Regions of sex-specific hypo- and hyper-recombination identified through integration of 180 genetic markers into the metric physical map of human chromosome 19.

The order of and physical distance between 180 polymorphic markers, many from the Généthon and CHLC genetic maps, have been determined through inclusion of probe-positive cosmids in the metric physical map of human chromosome 19. The markers incorporated into the physical map include 38 genetic markers with heterozygosities of > 0.8 and approximately 120 markers with heterozygosities of > 0.60. The average distance between markers in this integrated map is approximately 320 kb. Clustering of markers is noted in several regions of the chromosome; only 11 intervals exist where the distance between markers is greater than 1 Mb, with the largest gap being 1.6 Mb.
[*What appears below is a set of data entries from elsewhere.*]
Source: an optimization exercise on an open RTL-to-GDS flow (aim: small area and a short achievable clock period). Production flows keep margins and buffers that such runs may drop. No activity file was given, so power comes from the tool's default toggle rates.

the reference run:
==> flow/design.v <==
module psram_rsp #(
    parameter int unsigned MEM_AW = 8
) (
    input  logic        clk_i,
    input  logic        rst_i,
    input  logic [7:0]  cfg_rcmd_i,
    input  logic [7:0]  cfg_wcmd_i,
    input  logic [7:0]  cfg_mrcmd_i,
    input  logic [7:0]  cfg_mwcmd_i,
    input  logic [7:0]  cfg_rlc_i,
    input  logic [7:0]  cfg_wlc_i,
    input  logic        psram_sck_i,
    input  logic        psram_ce_i,
    input  logic [7:0]  psram_io_in_i,
    input  logic        psram_dqs_in_i,
    output logic [7:0]  psram_io_out_o,
    output logic        psram_io_en_o,
    output logic        psram_dqs_out_o,
    output logic        psram_dqs_en_o,
    output logic [31:0] mr_o,
    output logic        err_o
);
    localparam int NPS = 2, NRG = 2;
    localparam int S_IDLE = 0, S_INST = 1, S_ADDR = 2, S_LATN = 3,
                   S_WDATA = 4, S_RDATA = 5, S_MWR = 6, S_IGNR = 7;
    logic              sck_q, sck_prev_q, ce_q, dqs_q;
    logic [7:0]        io_q;
    logic [7:0]        st_q, st_d;
    logic              armed_q;
    logic              inst_got_q;
    logic [7:0]        opcode_q;
    logic [7:0]        ptr_q, ptr_d;
    logic [1:0]        byte_cnt_q;
    logic [7:0]        lat_q;
    logic              is_wr_q;
    logic              is_mr_q;
    logic              mwr_done_q;
    logic [3:0][7:0]   mr_q;
    logic [7:0]        io_out_q;
    logic              io_en_q;
    logic              dqs_out_q;
    logic              dqs_en_q;
    logic [3:0][7:0]   sd_q;            
    logic [3:0][1:0]   sh_q;            
    logic [3:0][3:0]   spos_q;          
    logic [3:0]        mwsel_q;         
    logic [15:0][15:0][7:0] ring_q;     
    logic [3:0]        ph_q;
    logic [15:0]       rsel_c;          
    logic [NPS-1:0][15:0] psel_q, psel_d;  
    logic [NRG-1:0][7:0] rdp_q;         
    logic edge_c, rise_c, go_c;
    logic [7:0] rd_or_c;
    logic idle_go_c, inst_cap_c, inst_go_c, addr_edge_c, addr4_c;
    logic m_r_c, m_w_c, m_mr_c, m_mw_c, any_lat_c;
    logic lat_rise_c, lat_done_c, rd_start_c, rd_edge_c, wr_edge_c, inc_c, mr_wr_c;
    assign edge_c = sck_q ^ sck_prev_q;
    assign rise_c = sck_q & ~sck_prev_q;
    assign go_c   = ~ce_q;
    assign m_r_c     = (opcode_q == cfg_rcmd_i);
    assign m_w_c     = (opcode_q == cfg_wcmd_i);
    assign m_mr_c    = (opcode_q == cfg_mrcmd_i);
    assign m_mw_c    = (opcode_q == cfg_mwcmd_i);
    assign any_lat_c = m_r_c | m_w_c | m_mr_c;
    assign idle_go_c   = go_c & st_q[S_IDLE] & armed_q;
    assign inst_cap_c  = go_c & st_q[S_INST] & rise_c & ~inst_got_q;
    assign inst_go_c   = go_c & st_q[S_INST] & edge_c & inst_got_q;
    assign addr_edge_c = go_c & st_q[S_ADDR] & edge_c;
    assign addr4_c     = addr_edge_c & (byte_cnt_q == 2'd3);
    assign lat_rise_c  = go_c & st_q[S_LATN] & rise_c;
    assign lat_done_c  = lat_rise_c & (lat_q == 8'd0);
    assign rd_start_c  = lat_done_c & ~is_wr_q;
    assign rd_edge_c   = go_c & st_q[S_RDATA] & edge_c;
    assign wr_edge_c   = go_c & st_q[S_WDATA] & edge_c;
    assign mr_wr_c     = go_c & st_q[S_MWR] & edge_c & ~mwr_done_q;
    assign inc_c       = rd_start_c | rd_edge_c | wr_edge_c;
    always_comb begin
        st_d[S_IDLE]  = ce_q | (st_q[S_IDLE] & ~armed_q);
        st_d[S_INST]  = idle_go_c | (go_c & st_q[S_INST] & ~(edge_c & inst_got_q));
        st_d[S_ADDR]  = inst_go_c | (go_c & st_q[S_ADDR] & ~addr4_c);
        st_d[S_LATN]  = (addr4_c & any_lat_c) | (go_c & st_q[S_LATN] & ~lat_done_c);
        st_d[S_WDATA] = (lat_done_c & is_wr_q) | (go_c & st_q[S_WDATA]);
        st_d[S_RDATA] = rd_start_c | (go_c & st_q[S_RDATA]);
        st_d[S_MWR]   = (addr4_c & ~any_lat_c & m_mw_c) | (go_c & st_q[S_MWR]);
        st_d[S_IGNR]  = (addr4_c & ~any_lat_c & ~m_mw_c) | (go_c & st_q[S_IGNR]);
    end
    assign ptr_d = addr_edge_c ? io_q : inc_c ? ptr_q + 8'd1 : ptr_q;
    always_ff @(posedge clk_i or posedge rst_i) begin
        if (rst_i) begin
            sck_q      <= 1'b0;
            sck_prev_q <= 1'b0;
            ce_q       <= 1'b0;
            st_q       <= 8'b1 << S_IDLE;
            armed_q    <= 1'b0;
            mr_q       <= '0;
            io_out_q   <= 8'd0;
            io_en_q    <= 1'b0;
            dqs_out_q  <= 1'b0;
            dqs_en_q   <= 1'b0;
        end else begin
            sck_q      <= psram_sck_i;
            sck_prev_q <= sck_q;
            ce_q       <= psram_ce_i;
            st_q       <= st_d;
            armed_q    <= armed_q | ce_q;
            for (int k = 0; k < 4; k++) begin
                if (mr_wr_c && mwsel_q[k]) begin
                    mr_q[k] <= io_q;
                end
            end
            if (rd_start_c || rd_edge_c) begin
                io_out_q <= is_mr_q ? mr_q[ptr_q[1:0]] : rd_or_c;
            end
            if (rd_start_c) begin
                dqs_out_q <= 1'b0;
            end else if (rd_edge_c) begin
                dqs_out_q <= ~dqs_out_q;
            end
            io_en_q  <= rd_start_c | (go_c & io_en_q);
            dqs_en_q <= rd_start_c | (go_c & dqs_en_q);
        end
    end
    always_ff @(posedge clk_i) begin
        io_q  <= psram_io_in_i;
        dqs_q <= psram_dqs_in_i;
        if (idle_go_c) begin
            inst_got_q <= 1'b0;
        end else if (inst_cap_c) begin
            inst_got_q <= 1'b1;
        end
        if (inst_cap_c) begin
            opcode_q <= io_q;
        end
        if (inst_go_c) begin
            byte_cnt_q <= 2'd0;
        end else if (addr_edge_c) begin
            byte_cnt_q <= byte_cnt_q + 2'd1;
        end
        if (addr4_c) begin
            lat_q      <= (~m_r_c & m_w_c) ? cfg_wlc_i : cfg_rlc_i;
            is_wr_q    <= ~m_r_c & m_w_c;
            is_mr_q    <= ~m_r_c & ~m_w_c & m_mr_c;
            mwr_done_q <= 1'b0;
        end else if (lat_rise_c && !lat_done_c) begin
            lat_q <= lat_q - 8'd1;
        end else if (mr_wr_c) begin
            mwr_done_q <= 1'b1;
        end
    end
    logic [3:0]  ld_col_c, ld_pos_c;
    logic [15:0][7:0] rd_ring_c;
    logic [NRG-1:0][7:0] rd_grp_c;
    assign ld_col_c = io_q[7:4] + ph_q;
    always_comb begin
        for (int g = 0; g < NPS; g++) begin
            if (addr_edge_c) begin
                psel_d[g] = 16'b1 << ld_col_c;
            end else if (inc_c && ptr_q[3:0] == 4'd15) begin
                psel_d[g] = {psel_q[g][13:0], psel_q[g][15:14]};
            end else begin
                psel_d[g] = {psel_q[g][14:0], psel_q[g][15]};
            end
        end
        rsel_c = 16'b1 << ptr_q[3:0];
    end
    always_comb begin
        for (int r = 0; r < 16; r++) begin
            rd_ring_c[r] = '0;
            for (int p = 0; p < 16; p++) begin
                rd_ring_c[r] = rd_ring_c[r] | ({8{psel_q[r / (16 / NPS)][p]}} & ring_q[r][p]);
            end
        end
        for (int g = 0; g < NRG; g++) begin
            rd_grp_c[g] = '0;
            for (int r = (16 / NRG) * g; r < (16 / NRG) * (g + 1); r++) begin
                rd_grp_c[g] = rd_grp_c[g] | ({8{rsel_c[r]}} & rd_ring_c[r]);
            end
        end
    end
    always_comb begin
        rd_or_c = '0;
        for (int g = 0; g < NRG; g++) begin
            rd_or_c = rd_or_c | rdp_q[g];
        end
    end
    assign ld_pos_c = ptr_q[7:4] + ph_q;
    always_ff @(posedge clk_i) begin
        ptr_q  <= ptr_d;
        ph_q   <= ph_q + 4'd1;
        psel_q <= psel_d;
        rdp_q  <= rd_grp_c;
        if (addr_edge_c) begin
            mwsel_q <= 4'b1 << io_q[1:0];
        end
        for (int e = 0; e < 4; e++) begin
            if (wr_edge_c && dqs_q && ptr_q[1:0] == 2'(e)) begin
                sd_q[e]   <= io_q;
                sh_q[e]   <= ptr_q[3:2];
                spos_q[e] <= ld_pos_c;
            end else begin
                spos_q[e] <= spos_q[e] + 4'd1;
            end
        end
        for (int r = 0; r < 16; r++) begin
            for (int p = 0; p < 16; p++) begin
                if (p == 0 && spos_q[r % 4] == 4'd15 && sh_q[r % 4] == 2'(r / 4)) begin
                    ring_q[r][p] <= sd_q[r % 4];
                end else if (p == 8 && spos_q[r % 4] == 4'd7 && sh_q[r % 4] == 2'(r / 4)) begin
                    ring_q[r][p] <= sd_q[r % 4];
                end else begin
                    ring_q[r][p] <= ring_q[r][(p + 15) % 16];
                end
            end
        end
    end
    assign psram_io_out_o  = io_out_q;
    assign psram_io_en_o   = io_en_q;
    assign psram_dqs_out_o = dqs_out_q;
    assign psram_dqs_en_o  = dqs_en_q;
    assign mr_o            = mr_q;
    logic       ce_prev_q, ce_fall_c, unknown_c;
    logic [1:0] guard_q, guard_d;
    logic       err_q, err_d;
    assign ce_fall_c = ce_prev_q & ~ce_q;
    assign unknown_c = addr4_c & ~any_lat_c & ~m_mw_c;
    always_comb begin
        guard_d = guard_q;
        if (ce_fall_c) begin
            guard_d = 2'd2;
        end else if (guard_q != 2'd0) begin
            guard_d = guard_q - 2'd1;
        end
        err_d = err_q;
        if (unknown_c) begin
            err_d = 1'b1;
        end
        if (ce_q && (st_q[S_INST] || st_q[S_ADDR] || st_q[S_LATN])) begin
            err_d = 1'b1;
        end
        if (edge_c && !ce_q && (ce_fall_c || guard_q != 2'd0)) begin
            err_d = 1'b1;
        end
    end
    always_ff @(posedge clk_i or posedge rst_i) begin
        if (rst_i) begin
            ce_prev_q <= 1'b0;
            guard_q   <= 2'd0;
            err_q     <= 1'b0;
        end else begin
            ce_prev_q <= ce_q;
            guard_q   <= guard_d;
            err_q     <= err_d;
        end
    end
    assign err_o = err_q;
endmodule
Settings: LEC_CHECK=0, CAP_MARGIN=20, CORE_MARGIN=2, CORE_UTILIZATION=75, SETUP_SLACK_MARGIN=3.7, SLEW_MARGIN=20; clock period 6.0 ns.
standard.sh (not shown) runs the stock make flow with config.mk's settings and CLKGATE_MAP_FILE= SYNTH_SCRIPT=/design/flow/synth_recipe.tcl, a recipe that flattens the netlist after the stock synthesis.
==> flow/flow/run.sh <==
#!/bin/bash
# The standard layout (standard.sh), with these changes:
#  * plain buf_4 buffers on the ports instead of the delay buffers that buffer_ports
#    picks by default;
#  * clock tree synthesis without dummy loads, with clkbuf_16 buffers and larger sink
#    clusters than the default (fewer leaf buffers).
# ORFS's own logs stay in orfs/logs; standard.sh's output goes to standard.log.
set -e
bash standard.sh \
  BUFFER_PORTS_ARGS="-buffer_cell sky130_fd_sc_hd__buf_4" \
  CTS_ARGS="-sink_clustering_enable -repair_clock_nets -dont_use_dummy_load -buf_list sky130_fd_sc_hd__clkbuf_16 -sink_clustering_size 25 -sink_clustering_max_diameter 80" \
  finish > standard.log 2>&1
#### Input delta (the trial run over the reference run)
--- a/flow/design.v
+++ b/flow/design.v
@@ -24,5 +24,6 @@
     localparam int S_IDLE = 0, S_INST = 1, S_ADDR = 2, S_LATN = 3,
                    S_WDATA = 4, S_RDATA = 5, S_MWR = 6, S_IGNR = 7;
-    logic              sck_q, sck_prev_q, ce_q, dqs_q;
+    logic              sck_q, edge_q, rise_q, ce_q, dqs_q;
+    logic [3:0]        colp_q;          
     logic [7:0]        io_q;
     logic [7:0]        st_q, st_d;
@@ -55,6 +56,6 @@
     logic m_r_c, m_w_c, m_mr_c, m_mw_c, any_lat_c;
     logic lat_rise_c, lat_done_c, rd_start_c, rd_edge_c, wr_edge_c, inc_c, mr_wr_c;
-    assign edge_c = sck_q ^ sck_prev_q;
-    assign rise_c = sck_q & ~sck_prev_q;
+    assign edge_c = edge_q;
+    assign rise_c = rise_q;
     assign go_c   = ~ce_q;
     assign m_r_c     = (opcode_q == cfg_rcmd_i);
@@ -89,5 +90,6 @@
         if (rst_i) begin
             sck_q      <= 1'b0;
-            sck_prev_q <= 1'b0;
+            edge_q     <= 1'b0;
+            rise_q     <= 1'b0;
             ce_q       <= 1'b0;
             st_q       <= 8'b1 << S_IDLE;
@@ -100,5 +102,6 @@
         end else begin
             sck_q      <= psram_sck_i;
-            sck_prev_q <= sck_q;
+            edge_q     <= psram_sck_i ^ sck_q;
+            rise_q     <= psram_sck_i & ~sck_q;
             ce_q       <= psram_ce_i;
             st_q       <= st_d;
@@ -123,4 +126,5 @@
     always_ff @(posedge clk_i) begin
         io_q  <= psram_io_in_i;
+        colp_q <= psram_io_in_i[7:4] + ph_q + 4'd1;
         dqs_q <= psram_dqs_in_i;
         if (idle_go_c) begin
@@ -151,5 +155,5 @@
     logic [15:0][7:0] rd_ring_c;
     logic [NRG-1:0][7:0] rd_grp_c;
-    assign ld_col_c = io_q[7:4] + ph_q;
+    assign ld_col_c = colp_q;
     always_comb begin
         for (int g = 0; g < NPS; g++) begin
Findings:
The area share of and/or/nand/nor cells after synthesis was comparable across the reference run and the trial run.
Going from the reference run to the trial run, non-clock buffer count shrank slightly.
Measured against each other, the reference run and the trial run differ in post-route clock skew, the lower figure coming from the trial run.
The trial run: clock period minus final worst setup slack is 0.11 ns lower than what the reference run reported.
Between the reference run and the trial run, the part of the power in combinational logic figures differ only marginally.
Summary of the comparison: worst hold margin is lower in the trial run, relative to the reference run.
The trial run and the reference run ended up with roughly the same xor/xnor share of the synthesized area.
Signed area change from the synthesized netlist to the final layout was lower in the reference run than in the trial run.
From the reference run to the trial run the numbers moved as follows: final setup slack of the worst path shows an increase of 0.11 ns; via count of the first global-routing pass moved up.
Delta(total power, the trial run - the reference run) < 0
Comparing synthesized instance count for the reference run and the trial run, the smaller number came from the reference run.
Pin count of the biggest net entering global routing was lower in the reference run than in the trial run.
In the tables for the reference run and the trial run, switching power reads lower with the trial run.
No functional check of the RTL was part of any run of this note.

-- afterwards: timing with drivers on the ports --
How much do the figures lean on ideal ports? The routed layouts below were timed once more, with nothing changed but the port constraints. Step 1 (the two cells are an assumption about what drives the block):
set clk [get_ports {clk_i}]
set_driving_cell -lib_cell sky130_fd_sc_hd__clkbuf_16 $clk
set_driving_cell -lib_cell sky130_fd_sc_hd__buf_2 [delete_from_list [all_inputs] $clk]
Step 2, shift: input delay + t, output delay - t, t = (earliest + latest rising clock arrival at the registers) / 2. This alone moves slack from input paths to output paths. a / b / c = ideal ports / drivers / drivers and shift; a / b = the first two.
| run | t, ns | setup WS [ns] | hold slack, ns | worst setup path at the end | worst slew at a driven data input, ns |
|---|---|---|---|---|---|
| the reference run | 0.754 | 3.411 / 3.411 / 3.191 | 0.332 / 0.332 / 0.332 | input to register | 0.06 |
| the trial run | 0.775 | 3.526 / 3.448 / 3.038 | 0.327 / 0.327 / 0.327 | input to register | 0.07 |
After both steps setup and hold are still met in every run listed. For the trial run, which loses most, drivers alone change the setup slack by -0.078 ns; drivers and shift together by -0.488 ns.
The ratio of sex-average genetic distance from the Généthon and CHLC genetic linkage maps to physical distance in the metric map is approximately 1.7 cM/Mb for the entire chromosome but ranges from 4 cM/Mb across the telomeric bands to 1 cM/Mb for the centromeric cytogenetic bands. The recombination distance in males is approximately twice that of females in the most telomeric bands but is only 10-25% of the activity observed in females in the more centromeric bands. Seven regions along the chromosome are noted where the recombination distance between markers in one sex is greater than 10 times the recombination distance in the other sex. The integration of genetic markers into the high-resolution physical map of human chromosome 19 provides a framework for isolation of disease genes and resources for studies of genome organization, such as regions of interesting recombinational activity.